What is expected
Below are entries; work out how many of their lines hold "decap", giving only that number.
Start of Given entries
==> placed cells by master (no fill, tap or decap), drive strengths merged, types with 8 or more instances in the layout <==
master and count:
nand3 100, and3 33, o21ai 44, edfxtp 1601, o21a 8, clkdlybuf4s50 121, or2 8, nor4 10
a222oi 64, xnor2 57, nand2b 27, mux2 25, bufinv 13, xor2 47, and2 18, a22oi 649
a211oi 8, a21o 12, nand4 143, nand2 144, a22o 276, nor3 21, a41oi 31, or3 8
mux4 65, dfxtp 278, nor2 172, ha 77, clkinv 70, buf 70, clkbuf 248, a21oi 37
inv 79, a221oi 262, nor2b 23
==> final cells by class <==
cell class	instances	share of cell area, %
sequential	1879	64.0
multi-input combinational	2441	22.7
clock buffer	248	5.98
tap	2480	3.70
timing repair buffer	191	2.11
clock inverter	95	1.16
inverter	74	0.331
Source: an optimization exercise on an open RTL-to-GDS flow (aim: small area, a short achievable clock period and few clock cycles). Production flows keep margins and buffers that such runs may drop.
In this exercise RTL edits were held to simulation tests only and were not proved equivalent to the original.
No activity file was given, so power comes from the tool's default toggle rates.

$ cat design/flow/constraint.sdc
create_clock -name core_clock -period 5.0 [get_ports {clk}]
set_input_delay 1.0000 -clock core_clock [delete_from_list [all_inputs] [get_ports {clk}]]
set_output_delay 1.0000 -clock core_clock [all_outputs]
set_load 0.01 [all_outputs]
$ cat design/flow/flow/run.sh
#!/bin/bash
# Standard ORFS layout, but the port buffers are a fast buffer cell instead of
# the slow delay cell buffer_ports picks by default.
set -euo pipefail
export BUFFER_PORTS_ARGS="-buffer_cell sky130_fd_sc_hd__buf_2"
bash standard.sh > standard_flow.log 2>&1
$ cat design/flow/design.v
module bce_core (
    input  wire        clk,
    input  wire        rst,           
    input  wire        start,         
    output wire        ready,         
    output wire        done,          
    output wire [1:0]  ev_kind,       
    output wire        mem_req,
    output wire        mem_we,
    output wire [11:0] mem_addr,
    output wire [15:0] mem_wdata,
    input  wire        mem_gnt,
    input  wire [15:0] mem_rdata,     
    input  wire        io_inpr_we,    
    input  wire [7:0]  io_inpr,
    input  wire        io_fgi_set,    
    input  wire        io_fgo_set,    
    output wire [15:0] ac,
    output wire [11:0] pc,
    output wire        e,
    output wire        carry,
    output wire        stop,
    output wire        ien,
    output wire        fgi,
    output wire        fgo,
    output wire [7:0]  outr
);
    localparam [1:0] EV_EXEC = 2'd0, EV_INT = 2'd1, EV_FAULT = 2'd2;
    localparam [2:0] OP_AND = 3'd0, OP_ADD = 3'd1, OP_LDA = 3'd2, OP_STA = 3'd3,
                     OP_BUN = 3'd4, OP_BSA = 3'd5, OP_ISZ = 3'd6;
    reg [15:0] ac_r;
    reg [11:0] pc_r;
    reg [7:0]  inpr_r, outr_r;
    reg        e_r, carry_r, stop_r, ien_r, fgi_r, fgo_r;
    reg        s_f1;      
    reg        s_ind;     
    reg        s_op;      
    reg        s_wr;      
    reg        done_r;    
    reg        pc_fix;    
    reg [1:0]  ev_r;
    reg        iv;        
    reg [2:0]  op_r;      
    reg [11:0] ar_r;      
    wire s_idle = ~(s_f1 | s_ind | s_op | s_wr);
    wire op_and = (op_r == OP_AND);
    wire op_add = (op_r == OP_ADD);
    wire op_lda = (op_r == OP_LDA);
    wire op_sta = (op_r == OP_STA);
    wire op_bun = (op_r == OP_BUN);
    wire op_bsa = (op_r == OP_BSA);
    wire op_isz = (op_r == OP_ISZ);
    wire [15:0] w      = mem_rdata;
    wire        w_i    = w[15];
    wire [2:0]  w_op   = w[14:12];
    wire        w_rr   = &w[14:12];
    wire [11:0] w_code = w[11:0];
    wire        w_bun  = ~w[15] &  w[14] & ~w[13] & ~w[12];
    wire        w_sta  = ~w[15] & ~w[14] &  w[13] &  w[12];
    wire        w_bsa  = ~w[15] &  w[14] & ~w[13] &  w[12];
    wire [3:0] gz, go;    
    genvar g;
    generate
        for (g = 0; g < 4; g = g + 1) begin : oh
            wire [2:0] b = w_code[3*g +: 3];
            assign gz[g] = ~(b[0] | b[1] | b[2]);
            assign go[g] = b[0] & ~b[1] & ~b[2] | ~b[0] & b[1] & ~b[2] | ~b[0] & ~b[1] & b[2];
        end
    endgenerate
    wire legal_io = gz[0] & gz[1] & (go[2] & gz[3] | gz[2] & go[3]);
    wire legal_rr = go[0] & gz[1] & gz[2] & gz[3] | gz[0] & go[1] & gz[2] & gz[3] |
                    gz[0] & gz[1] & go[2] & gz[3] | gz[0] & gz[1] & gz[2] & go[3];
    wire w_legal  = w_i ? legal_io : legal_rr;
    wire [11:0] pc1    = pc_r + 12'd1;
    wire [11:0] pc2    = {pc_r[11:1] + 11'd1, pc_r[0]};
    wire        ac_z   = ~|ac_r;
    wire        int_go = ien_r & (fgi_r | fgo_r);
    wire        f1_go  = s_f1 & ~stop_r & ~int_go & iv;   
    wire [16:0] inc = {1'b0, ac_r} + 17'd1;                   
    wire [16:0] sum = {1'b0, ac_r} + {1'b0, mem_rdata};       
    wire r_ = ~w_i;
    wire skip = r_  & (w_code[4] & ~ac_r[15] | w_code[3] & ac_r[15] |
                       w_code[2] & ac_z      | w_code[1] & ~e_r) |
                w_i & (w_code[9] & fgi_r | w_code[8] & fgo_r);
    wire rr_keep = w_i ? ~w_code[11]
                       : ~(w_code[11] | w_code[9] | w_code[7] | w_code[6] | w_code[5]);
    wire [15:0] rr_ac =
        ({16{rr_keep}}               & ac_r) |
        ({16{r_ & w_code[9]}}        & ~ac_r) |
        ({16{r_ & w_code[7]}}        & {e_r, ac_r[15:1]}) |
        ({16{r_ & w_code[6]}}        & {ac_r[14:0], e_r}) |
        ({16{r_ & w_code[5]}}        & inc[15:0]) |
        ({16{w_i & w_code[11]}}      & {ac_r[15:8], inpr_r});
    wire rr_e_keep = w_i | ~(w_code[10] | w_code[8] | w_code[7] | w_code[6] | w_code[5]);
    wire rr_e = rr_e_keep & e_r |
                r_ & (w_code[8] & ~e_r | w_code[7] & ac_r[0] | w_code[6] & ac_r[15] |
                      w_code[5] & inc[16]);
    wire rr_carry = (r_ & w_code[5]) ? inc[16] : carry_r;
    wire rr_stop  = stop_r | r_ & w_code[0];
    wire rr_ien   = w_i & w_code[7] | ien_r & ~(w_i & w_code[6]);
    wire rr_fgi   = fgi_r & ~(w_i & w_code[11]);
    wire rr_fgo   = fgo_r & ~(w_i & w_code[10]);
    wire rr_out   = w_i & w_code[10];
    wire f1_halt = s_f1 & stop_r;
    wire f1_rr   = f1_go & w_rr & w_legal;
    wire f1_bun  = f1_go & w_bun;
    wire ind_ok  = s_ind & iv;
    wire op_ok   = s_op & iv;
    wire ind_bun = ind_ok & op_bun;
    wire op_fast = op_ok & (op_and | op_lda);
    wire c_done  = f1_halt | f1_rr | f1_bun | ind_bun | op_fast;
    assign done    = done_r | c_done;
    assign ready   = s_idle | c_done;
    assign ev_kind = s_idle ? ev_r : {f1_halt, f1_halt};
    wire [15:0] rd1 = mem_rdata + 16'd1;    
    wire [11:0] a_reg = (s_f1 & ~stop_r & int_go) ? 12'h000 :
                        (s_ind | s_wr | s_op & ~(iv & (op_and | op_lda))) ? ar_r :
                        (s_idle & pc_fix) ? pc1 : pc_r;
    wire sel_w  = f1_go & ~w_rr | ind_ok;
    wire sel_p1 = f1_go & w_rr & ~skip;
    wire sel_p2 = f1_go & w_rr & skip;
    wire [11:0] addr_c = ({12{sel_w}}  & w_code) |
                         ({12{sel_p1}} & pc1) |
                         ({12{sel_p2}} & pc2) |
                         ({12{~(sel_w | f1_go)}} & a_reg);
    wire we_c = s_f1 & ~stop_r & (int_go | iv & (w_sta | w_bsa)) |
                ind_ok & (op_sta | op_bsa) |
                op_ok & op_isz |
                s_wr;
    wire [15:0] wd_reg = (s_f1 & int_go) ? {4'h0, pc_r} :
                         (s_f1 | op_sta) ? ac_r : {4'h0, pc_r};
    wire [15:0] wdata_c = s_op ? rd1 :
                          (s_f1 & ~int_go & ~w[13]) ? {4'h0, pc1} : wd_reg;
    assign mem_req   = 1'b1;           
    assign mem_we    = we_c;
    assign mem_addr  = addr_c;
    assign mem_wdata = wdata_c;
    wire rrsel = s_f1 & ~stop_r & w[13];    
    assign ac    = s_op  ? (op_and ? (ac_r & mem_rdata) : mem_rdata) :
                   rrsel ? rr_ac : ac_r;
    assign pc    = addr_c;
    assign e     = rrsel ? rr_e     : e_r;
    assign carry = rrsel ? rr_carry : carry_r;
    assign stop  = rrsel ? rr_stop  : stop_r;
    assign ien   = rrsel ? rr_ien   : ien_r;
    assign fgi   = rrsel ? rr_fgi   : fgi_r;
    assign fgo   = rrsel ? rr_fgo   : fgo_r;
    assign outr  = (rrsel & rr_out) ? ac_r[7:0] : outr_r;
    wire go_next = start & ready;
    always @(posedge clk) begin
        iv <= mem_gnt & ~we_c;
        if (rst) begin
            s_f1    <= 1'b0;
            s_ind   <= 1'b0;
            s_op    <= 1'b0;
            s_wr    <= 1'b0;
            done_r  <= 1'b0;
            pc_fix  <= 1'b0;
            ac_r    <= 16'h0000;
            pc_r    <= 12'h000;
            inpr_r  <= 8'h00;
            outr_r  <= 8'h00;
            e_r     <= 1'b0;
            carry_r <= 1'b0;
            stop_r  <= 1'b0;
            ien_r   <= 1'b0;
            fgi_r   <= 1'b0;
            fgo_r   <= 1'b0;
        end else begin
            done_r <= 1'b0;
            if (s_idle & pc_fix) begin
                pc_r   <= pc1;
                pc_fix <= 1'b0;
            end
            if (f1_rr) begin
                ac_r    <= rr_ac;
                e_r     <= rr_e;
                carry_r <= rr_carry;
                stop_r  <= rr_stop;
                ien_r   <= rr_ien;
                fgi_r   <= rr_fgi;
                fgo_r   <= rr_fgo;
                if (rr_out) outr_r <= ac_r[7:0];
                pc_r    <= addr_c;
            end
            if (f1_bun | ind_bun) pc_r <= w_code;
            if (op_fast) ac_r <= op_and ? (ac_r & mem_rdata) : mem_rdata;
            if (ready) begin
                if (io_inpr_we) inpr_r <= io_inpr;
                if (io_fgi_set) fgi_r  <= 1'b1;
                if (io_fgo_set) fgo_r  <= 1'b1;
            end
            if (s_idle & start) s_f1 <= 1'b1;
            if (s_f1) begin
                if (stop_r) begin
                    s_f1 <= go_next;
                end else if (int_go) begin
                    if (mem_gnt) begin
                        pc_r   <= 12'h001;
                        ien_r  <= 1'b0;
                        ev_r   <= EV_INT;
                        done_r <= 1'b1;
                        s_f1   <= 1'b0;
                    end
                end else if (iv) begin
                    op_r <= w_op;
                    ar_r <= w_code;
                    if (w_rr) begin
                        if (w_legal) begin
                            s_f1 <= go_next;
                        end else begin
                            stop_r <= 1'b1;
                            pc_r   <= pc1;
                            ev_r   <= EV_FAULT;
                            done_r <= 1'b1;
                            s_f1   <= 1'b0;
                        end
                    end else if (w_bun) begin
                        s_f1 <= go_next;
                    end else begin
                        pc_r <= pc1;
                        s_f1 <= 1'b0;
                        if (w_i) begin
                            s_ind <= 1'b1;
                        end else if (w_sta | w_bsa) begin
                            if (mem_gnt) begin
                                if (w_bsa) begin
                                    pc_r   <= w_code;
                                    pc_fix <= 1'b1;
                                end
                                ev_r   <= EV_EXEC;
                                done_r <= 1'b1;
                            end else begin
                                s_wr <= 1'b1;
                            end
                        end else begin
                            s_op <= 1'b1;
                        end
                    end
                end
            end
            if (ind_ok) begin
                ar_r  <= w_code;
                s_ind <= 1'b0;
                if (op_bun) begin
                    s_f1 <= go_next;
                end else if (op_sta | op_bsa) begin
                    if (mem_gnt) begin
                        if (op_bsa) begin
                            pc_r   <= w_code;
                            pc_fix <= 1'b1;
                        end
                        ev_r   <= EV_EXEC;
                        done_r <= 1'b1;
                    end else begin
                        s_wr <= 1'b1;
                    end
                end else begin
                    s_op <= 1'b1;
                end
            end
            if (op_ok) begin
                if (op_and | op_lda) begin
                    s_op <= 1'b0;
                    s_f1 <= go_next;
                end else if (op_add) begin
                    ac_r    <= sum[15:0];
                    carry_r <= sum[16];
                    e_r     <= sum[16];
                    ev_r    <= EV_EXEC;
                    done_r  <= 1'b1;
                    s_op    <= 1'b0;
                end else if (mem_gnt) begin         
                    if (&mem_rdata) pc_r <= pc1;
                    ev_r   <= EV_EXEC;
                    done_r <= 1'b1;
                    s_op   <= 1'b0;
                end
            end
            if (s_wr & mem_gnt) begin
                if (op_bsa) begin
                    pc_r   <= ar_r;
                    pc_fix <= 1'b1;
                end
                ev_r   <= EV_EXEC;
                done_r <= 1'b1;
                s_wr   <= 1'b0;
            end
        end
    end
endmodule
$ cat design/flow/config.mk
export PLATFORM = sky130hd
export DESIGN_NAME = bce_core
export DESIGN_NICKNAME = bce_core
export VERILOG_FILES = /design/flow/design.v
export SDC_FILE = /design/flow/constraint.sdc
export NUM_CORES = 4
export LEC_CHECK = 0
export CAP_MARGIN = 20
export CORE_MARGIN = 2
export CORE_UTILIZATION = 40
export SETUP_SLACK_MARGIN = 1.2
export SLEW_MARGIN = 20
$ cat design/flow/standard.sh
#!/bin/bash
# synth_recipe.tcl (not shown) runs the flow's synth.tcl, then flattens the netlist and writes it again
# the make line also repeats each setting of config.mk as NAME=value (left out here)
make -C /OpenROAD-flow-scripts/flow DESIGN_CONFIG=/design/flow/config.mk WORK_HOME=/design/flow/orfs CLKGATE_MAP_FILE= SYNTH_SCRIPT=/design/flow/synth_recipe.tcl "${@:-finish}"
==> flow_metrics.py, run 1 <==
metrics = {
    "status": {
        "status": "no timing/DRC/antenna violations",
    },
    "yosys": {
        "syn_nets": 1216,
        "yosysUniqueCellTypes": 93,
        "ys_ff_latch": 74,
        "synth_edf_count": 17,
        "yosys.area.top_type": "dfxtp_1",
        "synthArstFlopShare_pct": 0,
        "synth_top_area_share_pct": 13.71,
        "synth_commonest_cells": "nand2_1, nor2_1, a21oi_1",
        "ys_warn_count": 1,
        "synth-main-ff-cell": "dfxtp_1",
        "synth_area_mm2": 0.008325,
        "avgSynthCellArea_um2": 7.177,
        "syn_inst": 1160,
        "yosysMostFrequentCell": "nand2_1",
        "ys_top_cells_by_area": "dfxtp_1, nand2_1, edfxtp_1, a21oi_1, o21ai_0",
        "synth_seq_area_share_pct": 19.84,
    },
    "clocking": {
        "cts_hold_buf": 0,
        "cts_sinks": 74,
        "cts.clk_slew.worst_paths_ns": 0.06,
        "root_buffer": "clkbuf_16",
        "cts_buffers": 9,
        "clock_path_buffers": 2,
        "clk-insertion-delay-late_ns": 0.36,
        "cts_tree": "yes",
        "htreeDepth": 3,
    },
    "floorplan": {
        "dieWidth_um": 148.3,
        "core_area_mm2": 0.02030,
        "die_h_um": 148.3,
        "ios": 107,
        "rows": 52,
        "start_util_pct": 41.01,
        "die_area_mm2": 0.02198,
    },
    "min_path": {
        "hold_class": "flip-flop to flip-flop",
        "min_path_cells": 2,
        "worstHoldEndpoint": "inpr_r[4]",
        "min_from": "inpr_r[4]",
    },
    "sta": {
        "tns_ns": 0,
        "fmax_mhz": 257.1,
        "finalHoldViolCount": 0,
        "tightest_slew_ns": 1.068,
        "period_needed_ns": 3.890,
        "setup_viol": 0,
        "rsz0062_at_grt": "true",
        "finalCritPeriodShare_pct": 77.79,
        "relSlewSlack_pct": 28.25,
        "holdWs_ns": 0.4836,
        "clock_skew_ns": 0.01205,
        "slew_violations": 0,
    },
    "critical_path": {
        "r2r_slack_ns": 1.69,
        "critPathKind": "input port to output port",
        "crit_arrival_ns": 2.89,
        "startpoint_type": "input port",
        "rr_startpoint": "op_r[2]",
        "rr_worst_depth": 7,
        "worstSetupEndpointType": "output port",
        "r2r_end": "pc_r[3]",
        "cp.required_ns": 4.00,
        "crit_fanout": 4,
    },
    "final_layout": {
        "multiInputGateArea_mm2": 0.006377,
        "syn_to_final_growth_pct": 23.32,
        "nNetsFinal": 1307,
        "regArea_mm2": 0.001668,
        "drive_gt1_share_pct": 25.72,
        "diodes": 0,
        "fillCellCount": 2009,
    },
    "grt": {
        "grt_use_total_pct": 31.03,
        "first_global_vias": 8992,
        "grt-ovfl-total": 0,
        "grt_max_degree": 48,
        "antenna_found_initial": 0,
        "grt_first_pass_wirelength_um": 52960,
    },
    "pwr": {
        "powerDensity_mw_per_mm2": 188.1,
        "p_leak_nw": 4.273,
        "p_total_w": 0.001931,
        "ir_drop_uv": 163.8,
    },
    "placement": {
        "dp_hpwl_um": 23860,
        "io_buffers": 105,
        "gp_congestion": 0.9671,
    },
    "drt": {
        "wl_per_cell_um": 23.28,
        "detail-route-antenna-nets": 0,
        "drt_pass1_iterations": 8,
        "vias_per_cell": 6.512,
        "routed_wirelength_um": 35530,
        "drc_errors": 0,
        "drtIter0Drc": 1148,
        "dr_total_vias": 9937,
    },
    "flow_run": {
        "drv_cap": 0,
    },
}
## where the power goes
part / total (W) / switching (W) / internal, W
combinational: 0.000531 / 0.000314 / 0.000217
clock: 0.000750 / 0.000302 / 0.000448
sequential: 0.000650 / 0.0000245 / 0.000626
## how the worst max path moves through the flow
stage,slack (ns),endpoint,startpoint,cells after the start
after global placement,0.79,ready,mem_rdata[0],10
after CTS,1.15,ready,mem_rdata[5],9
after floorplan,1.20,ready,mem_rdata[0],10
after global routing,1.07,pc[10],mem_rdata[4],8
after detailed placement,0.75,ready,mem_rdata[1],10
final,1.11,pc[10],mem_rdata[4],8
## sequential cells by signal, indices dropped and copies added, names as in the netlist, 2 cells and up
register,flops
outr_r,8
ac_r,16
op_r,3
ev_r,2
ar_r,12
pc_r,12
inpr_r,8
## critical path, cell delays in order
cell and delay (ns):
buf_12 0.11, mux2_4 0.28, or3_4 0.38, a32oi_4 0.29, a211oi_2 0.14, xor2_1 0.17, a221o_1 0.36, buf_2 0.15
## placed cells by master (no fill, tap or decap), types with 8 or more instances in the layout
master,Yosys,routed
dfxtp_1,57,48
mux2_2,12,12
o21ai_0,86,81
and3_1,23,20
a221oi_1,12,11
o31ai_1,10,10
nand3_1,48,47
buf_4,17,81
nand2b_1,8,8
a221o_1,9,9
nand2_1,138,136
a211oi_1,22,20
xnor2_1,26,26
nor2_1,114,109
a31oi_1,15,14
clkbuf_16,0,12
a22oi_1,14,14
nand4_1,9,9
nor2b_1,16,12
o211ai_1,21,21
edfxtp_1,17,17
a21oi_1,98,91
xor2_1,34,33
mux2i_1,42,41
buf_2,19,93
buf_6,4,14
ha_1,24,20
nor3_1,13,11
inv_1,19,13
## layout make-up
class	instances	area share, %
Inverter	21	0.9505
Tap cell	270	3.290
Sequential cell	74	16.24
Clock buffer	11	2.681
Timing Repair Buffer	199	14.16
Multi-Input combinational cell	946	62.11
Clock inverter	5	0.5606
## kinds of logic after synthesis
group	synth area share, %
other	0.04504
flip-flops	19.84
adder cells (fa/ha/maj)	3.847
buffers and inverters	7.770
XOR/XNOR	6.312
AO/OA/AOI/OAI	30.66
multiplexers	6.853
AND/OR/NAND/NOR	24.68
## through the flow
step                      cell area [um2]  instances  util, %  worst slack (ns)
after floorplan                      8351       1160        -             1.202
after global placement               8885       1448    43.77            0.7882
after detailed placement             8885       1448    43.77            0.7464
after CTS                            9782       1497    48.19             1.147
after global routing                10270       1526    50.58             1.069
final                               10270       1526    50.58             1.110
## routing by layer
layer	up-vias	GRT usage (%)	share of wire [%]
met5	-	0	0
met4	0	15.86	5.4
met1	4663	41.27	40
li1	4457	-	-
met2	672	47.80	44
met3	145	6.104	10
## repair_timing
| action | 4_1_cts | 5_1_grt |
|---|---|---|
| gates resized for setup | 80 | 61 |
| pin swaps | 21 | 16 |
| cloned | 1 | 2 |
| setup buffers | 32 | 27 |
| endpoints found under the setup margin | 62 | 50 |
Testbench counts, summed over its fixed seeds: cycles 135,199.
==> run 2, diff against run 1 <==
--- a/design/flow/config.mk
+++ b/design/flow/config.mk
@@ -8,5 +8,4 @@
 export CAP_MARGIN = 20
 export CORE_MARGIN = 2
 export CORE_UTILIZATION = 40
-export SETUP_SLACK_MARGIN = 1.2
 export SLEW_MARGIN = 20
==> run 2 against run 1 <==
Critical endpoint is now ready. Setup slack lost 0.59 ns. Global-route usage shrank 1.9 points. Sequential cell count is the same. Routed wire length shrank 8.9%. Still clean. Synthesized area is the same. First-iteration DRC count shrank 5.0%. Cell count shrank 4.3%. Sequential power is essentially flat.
End of Given entries
Your response
2